In astrology, as in writing, place has a very important role. You can’t pull a chart without a location. And the same can be said about writing. You can’t quite create a storyline without telling your reader a little something about where you’re planting them, whether through details or an exact location.

A lot of the pictures on Orbit are about place. Where I am currently in life, whether of my current 9-to-5 work (picture featured here), or the walks I take in New York City with my kids, you’ll see my lived experience through the images.

Revealing Your Lived Experience

And that’s important, because a lot of what occurs in writing is about our placement. Not just physically, but mentally and emotionally, and how we’re able to integrate that through our writing. Do you need to write about things at the moment, when it happens and where? What’s the value you find in that? How is that different from waiting, going someplace else and finding other pieces?

I’m very impulsive with my writing. And I enjoy discovering through writing where I am one place – in time – living through an experiencing and also waiting and revisiting those experiences later on with time.

Writing Aligned With the Stars

Those versions in time is how we can connect our writing. That tree stump from a feature of not so long ago might not be there a few years down the line. Just like what I wrote that day might not feel the same along the line. It could’ve been the moon for the day, a retrograde planet or even something I ate, that inspired me to write about whatever I needed to write.

But it was a necessary writing. It was important that it happened. And it was valuable that I was there, walking along that street in the city, to come across that once-upon a tree. It mattered.

And you’ll find all that mattered to me through the images on Orbit. Yes, not always perfect, but important to what is here in this place.
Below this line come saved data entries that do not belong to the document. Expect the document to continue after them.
From an optimization exercise on the open Yosys and OpenROAD flow, aimed at small area, a short achievable clock period and few clock cycles; shortcuts taken in it are not production practice. In this exercise RTL edits were held to simulation tests only and were not proved equivalent to the original. No activity file was given, so power comes from the tool's default toggle rates.

==> flow/design.v <==
module rune512_codec #(
    parameter P = 64,    
    parameter S = 59     
) (
    input  wire        clk,
    input  wire        rst,
    input  wire        cmd_valid,
    output wire        cmd_ready,
    input  wire [2:0]  cmd_op,
    input  wire        cmd_pfx,
    input  wire        cmd_emptyok,
    input  wire        in_valid,
    output wire        in_ready,
    input  wire [11:0] in_data,
    output wire        out_valid,
    input  wire        out_ready,
    output wire [9:0]  out_data,
    output wire        done,
    output reg  [3:0]  err,
    output reg         shortsub,
    output wire [15:0] result,
    output wire [7:0]  consumed,
    output wire [7:0]  outlen
);
    localparam [2:0] ST_IDLE = 3'd0,
                     ST_BIN  = 3'd1,    
                     ST_TIN  = 3'd2,    
                     ST_OUT  = 3'd3,    
                     ST_FIN  = 3'd4;    
    reg [2:0]  state;
    reg        cmd_ready_r;
    reg        done_r;
    reg        op_enc, op_dec, pfx, emptyok;
    reg        in_ready_r;
    reg [5:0]  lag;
    reg        iv;
    reg [11:0] id;
    reg [575:0] ring;
    reg [15:0] crc;           
    reg [15:0] spec;          
    reg [6:0]  nb;            
    reg        over;
    reg [7:0]  acc;           
    reg [3:0]  lo;            
    reg        p0;            
    reg        tok_seen, pfx_bad, stopped, cap;
    reg [5:0]  vcnt;          
    reg [16:0] hdr;
    reg [6:0]  mb;            
    reg [5:0]  cons;
    reg        ov, last_r;
    reg [9:0]  od;
    reg [6:0]  rem;           
    reg [6:0]  oln;
    reg [1:0]  ost;           
    reg [8:0]  rd;            
    reg [5:0]  tap;           
    reg [2:0]  hm;            
    reg [7:0]  bb;            
    reg [3:0]  bn;            
    assign cmd_ready = cmd_ready_r;
    assign in_ready  = in_ready_r;
    assign out_valid = ov;
    assign out_data  = od;
    assign done      = done_r;
    assign result    = crc;
    assign consumed  = {2'b00, cons};
    assign outlen    = {1'b0, oln};
    wire cmd_fire = cmd_valid & cmd_ready_r;
    wire in_move  = in_valid & in_ready_r;
    wire in_end   = op_dec ? in_data[11] : in_data[8];
    wire legal    = (cmd_op == 3'd0) | (cmd_op == 3'd1) | (cmd_op == 3'd2);
    wire        v1   = (vcnt == 6'd1);
    wire [8:0]  cin  = op_dec ? (v1 ? {8'd0, id[0]} : id[8:0]) : {id[7:0], 1'b0};
    wire [15:0] ch [0:9];
    assign ch[0] = crc;
    genvar g;
    generate
        for (g = 0; g < 9; g = g + 1) begin : g_chain
            wire fb = ch[g][15] ^ cin[8-g];
            assign ch[g+1] = {ch[g][14:0], 1'b0} ^ (fb ? 16'h1021 : 16'h0000);
        end
    endgenerate
    wire [2:0]  vm     = vcnt[2:0];
    wire        parity_d = hdr[16];
    reg  [15:0] spec_n;
    always @(*) begin
        case (vm)
        3'd0: spec_n = parity_d ? ch[1] : ch[9];
        3'd1: spec_n = ch[8];
        3'd2: spec_n = ch[7];
        3'd3: spec_n = ch[6];
        3'd4: spec_n = ch[5];
        3'd5: spec_n = ch[4];
        3'd6: spec_n = ch[3];
        default: spec_n = ch[2];
        endcase
    end
    wire [7:0]  ibyte = id[8] ? 8'd0 : id[7:0];
    wire [15:0] comb  = {acc, ibyte};
    reg  [8:0]  sym;
    always @(*) begin
        case (lo)
        4'd1: sym = comb[8:0];
        4'd2: sym = comb[9:1];
        4'd3: sym = comb[10:2];
        4'd4: sym = comb[11:3];
        4'd5: sym = comb[12:4];
        4'd6: sym = comb[13:5];
        4'd7: sym = comb[14:6];
        default: sym = comb[15:7];
        endcase
    end
    wire t_end   = id[11];
    wire t_sent  = id[10];
    wire t_valid = id[9];
    wire run_tok = iv & op_dec & ~t_end & ~(~tok_seen & pfx) &
                   ~(pfx_bad | stopped | cap) & t_valid & (vcnt != S);
    wire       wr    = op_dec ? run_tok : iv;
    wire [8:0] wdata = op_dec ? id[8:0] : sym;
    wire [8:0] rtap  = ring[tap*9 +: 9];
    wire eval     = iv & (op_dec ? t_end : id[8]);
    wire enc_go   = ~op_dec & op_enc & ~over;
    wire [6:0] enc_tot_m1 = rem + {6'd0, lo != 4'd0};    
    wire dec_err1 = ~tok_seen & ~(~pfx & emptyok);
    wire dec_crc_ok = (spec == hdr[15:0]);
    wire dec_ok   = ~tok_seen ? 1'b0 :
                    (~pfx_bad & ~cap & (vcnt > 6'd1) & dec_crc_ok);
    wire dec_adj  = (vm == 3'd1) & parity_d;
    wire dec_m0   = (mb == 7'd0);
    wire [6:0] dec_m_m1 = mb - 7'd1 - {6'd0, dec_adj};
    wire go       = eval & (op_dec ? (dec_ok & ~dec_m0) : enc_go);
    wire in_out   = (state == ST_OUT);
    wire rem_nz   = (rem != 7'd0);
    wire ld       = (in_out ? rem_nz : go) & (~ov | out_ready);
    wire [16:0] c17 = {bb, rd};
    reg  [7:0]  dbyte;
    always @(*) begin
        case (bn)
        4'd0: dbyte = c17[8:1];
        4'd1: dbyte = c17[9:2];
        4'd2: dbyte = c17[10:3];
        4'd3: dbyte = c17[11:4];
        4'd4: dbyte = c17[12:5];
        4'd5: dbyte = c17[13:6];
        4'd6: dbyte = c17[14:7];
        4'd7: dbyte = c17[15:8];
        default: dbyte = c17[16:9];
        endcase
    end
    wire parity_e = (lo == 4'd1);
    reg  [9:0] enext;
    always @(*) begin
        case (ost)
        2'd0: enext = 10'h200;
        2'd1: enext = {1'b0, parity_e, crc[15:8]};
        2'd2: enext = {1'b0, crc[7:0], p0};
        default: enext = {1'b0, rd};
        endcase
    end
    wire [9:0] onext   = op_dec ? {2'b00, dbyte} : enext;
    wire       consume = ld & (op_dec ? (bn != 4'd8) : (ost == 2'd3));
    integer k;
    always @(posedge clk) begin
        id   <= in_data;
        ring <= {ring[566:0], (wr ? wdata : ring[575:567])};
        if (rst) begin
            state       <= ST_IDLE;
            cmd_ready_r <= 1'b1;
            done_r      <= 1'b0;
            in_ready_r  <= 1'b0;
            iv          <= 1'b0;
            ov          <= 1'b0;
        end else begin
            iv <= in_move;
            if (cmd_fire) begin
                in_ready_r <= legal;
                lag        <= 6'd0;
            end else if (in_move) begin
                in_ready_r <= ~in_end;
                lag        <= 6'd0;
            end else begin
                in_ready_r <= ~in_ready_r & (state == ST_BIN || state == ST_TIN) & (lag == 6'd63);
                lag        <= lag + 6'd1;
            end
            if (ld) begin
                ov <= 1'b1;
                od <= onext;
            end else if (out_ready) begin
                ov <= 1'b0;
            end
            case (state)
            ST_IDLE: begin
                if (cmd_fire) begin
                    cmd_ready_r <= 1'b0;
                    op_enc   <= (cmd_op == 3'd0);
                    op_dec   <= (cmd_op == 3'd1);
                    pfx      <= cmd_pfx;
                    emptyok  <= cmd_emptyok;
                    err      <= legal ? 4'd0 : 4'd6;
                    shortsub <= 1'b0;
                    crc      <= 16'd0;
                    spec     <= 16'd0;
                    nb       <= 7'd0;
                    over     <= 1'b0;
                    lo       <= 4'd0;
                    p0       <= 1'b0;
                    tok_seen <= 1'b0;
                    pfx_bad  <= 1'b0;
                    stopped  <= 1'b0;
                    cap      <= 1'b0;
                    vcnt     <= 6'd0;
                    mb       <= 7'd0;
                    cons     <= 6'd0;
                    rem      <= {6'd0, cmd_pfx} + 7'd1;
                    oln      <= 7'd0;
                    ost      <= cmd_pfx ? 2'd0 : 2'd1;
                    hm       <= 3'd2;
                    tap      <= (cmd_op == 3'd1) ? (6'd59 - {5'd0, cmd_pfx}) : 6'd60;
                    if (cmd_op == 3'd1)      state <= ST_TIN;
                    else if (legal)          state <= ST_BIN;
                    else begin
                        state  <= ST_FIN;
                        done_r <= 1'b1;
                    end
                end
            end
            ST_BIN, ST_TIN: begin
                tap <= tap + 6'd1;
                if (iv && !op_dec) begin
                    if (id[8]) begin
                        if (over) begin
                            err    <= 4'd8;
                            state  <= ST_FIN;
                            done_r <= 1'b1;
                        end else if (!op_enc) begin
                            state  <= ST_FIN;
                            done_r <= 1'b1;
                        end else begin
                            state <= ST_OUT;
                            rem   <= enc_tot_m1;
                            last_r <= 1'b0;
                            if (nb == 7'd1) rd <= sym;
                        end
                    end else if (nb == P) begin
                        over <= 1'b1;
                        crc  <= 16'd0;
                    end else begin
                        nb  <= nb + 7'd1;
                        crc <= ch[8];
                        acc <= id[7:0];
                        if (nb == 7'd0) begin
                            lo <= 4'd7;
                            p0 <= id[7];
                        end else begin
                            if (nb == 7'd1) rd <= sym;
                            if (lo == 4'd0) lo <= 4'd8;
                            else begin
                                lo  <= lo - 4'd1;
                                rem <= rem + 7'd1;
                            end
                        end
                    end
                end
                if (iv && op_dec) begin
                    if (t_end) begin
                        if (!tok_seen) begin
                            err   <= dec_err1 ? 4'd1 : 4'd0;
                            state <= ST_FIN; done_r <= 1'b1;
                        end else if (pfx_bad) begin
                            err   <= 4'd2;
                            state <= ST_FIN; done_r <= 1'b1;
                        end else if (cap) begin
                            err   <= 4'd8;
                            state <= ST_FIN; done_r <= 1'b1;
                        end else if (vcnt == 6'd0) begin
                            err      <= 4'd3;
                            shortsub <= 1'b1;
                            state <= ST_FIN; done_r <= 1'b1;
                        end else if (vcnt == 6'd1) begin
                            err   <= 4'd3;
                            state <= ST_FIN; done_r <= 1'b1;
                        end else if (!dec_crc_ok) begin
                            err   <= 4'd5;
                            state <= ST_FIN; done_r <= 1'b1;
                        end else begin
                            crc  <= hdr[15:0];
                            cons <= vcnt + {5'd0, pfx};
                            if (dec_m0) begin
                                state <= ST_FIN; done_r <= 1'b1;
                            end else begin
                                state  <= ST_OUT;
                                rem    <= dec_m_m1;
                                last_r <= 1'b0;
                            end
                        end
                        if (!dec_ok) crc <= 16'd0;
                    end else begin
                        tok_seen <= 1'b1;
                        if (!tok_seen && pfx) begin
                            pfx_bad <= ~t_sent;
                        end else if (pfx_bad || stopped || cap) begin
                        end else if (!t_valid) begin
                            stopped <= 1'b1;
                        end else if (vcnt == S) begin
                            cap <= 1'b1;
                        end else begin
                            vcnt <= vcnt + 6'd1;
                            if (vcnt == 6'd0) hdr[16:8] <= id[8:0];
                            if (vcnt == 6'd1) begin
                                hdr[7:0] <= id[8:1];
                                bb       <= id[7:0];
                                bn       <= 4'd1;
                                mb       <= 7'd0;
                            end
                            if (vcnt >= 6'd1) begin
                                crc  <= ch[9];
                                spec <= spec_n;
                            end
                            if (vcnt >= 6'd2)
                                mb <= mb + ((vm == 3'd0) ? 7'd2 : 7'd1);
                            if (vcnt == 6'd2) rd <= id[8:0];
                        end
                    end
                end
            end
            ST_OUT: begin
                if (ov && out_ready && last_r) begin
                    state  <= ST_FIN;
                    done_r <= 1'b1;
                end
            end
            ST_FIN: begin
                done_r      <= 1'b0;
                cmd_ready_r <= 1'b1;
                state       <= ST_IDLE;
            end
            default: state <= ST_IDLE;
            endcase
            if (state == ST_OUT || ((state == ST_BIN || state == ST_TIN) && go)) begin
                if (state == ST_OUT) tap <= tap + 6'd1;
                if (ld) begin
                    oln <= oln + 7'd1;
                    if (state == ST_OUT) begin
                        rem    <= rem - 7'd1;
                        last_r <= (rem == 7'd1);
                    end else begin
                        last_r <= op_dec ? (dec_m_m1 == 7'd0) : 1'b0;
                    end
                    if (!op_dec && ost != 2'd3) ost <= ost + 2'd1;
                    if (op_dec) begin
                        if (bn == 4'd8) bn <= 4'd0;
                        else begin
                            bb <= rd[7:0];
                            bn <= bn + 4'd1;
                        end
                    end
                end
                if (consume) begin
                    rd <= rtap;
                    if (!op_dec && hm == 3'd7) begin
                        hm  <= 3'd0;
                        tap <= tap - 6'd1;     
                    end else begin
                        hm  <= hm + 3'd1;
                        tap <= tap;            
                    end
                end
            end
        end
    end
endmodule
“This young character returned to New York City with her family, the memories of where she was becoming more distant with the passing of exits along highway 95. ‘Only 20 more exits left,’ her mother softly whispered in her ear, wanting not to scare her into the new welcoming. The young character slowly glanced to her side, the shadows of trees looming high before her. The car sped through them as if escaping a history already wanting to be forgotten. It was a little after midnight, hours already past her bedtime. The young character wondered how her eyes would adjust to the city, what will this new look like… and is it something she was meant to see.”*

*Excerpt from Pieces to Normal draft.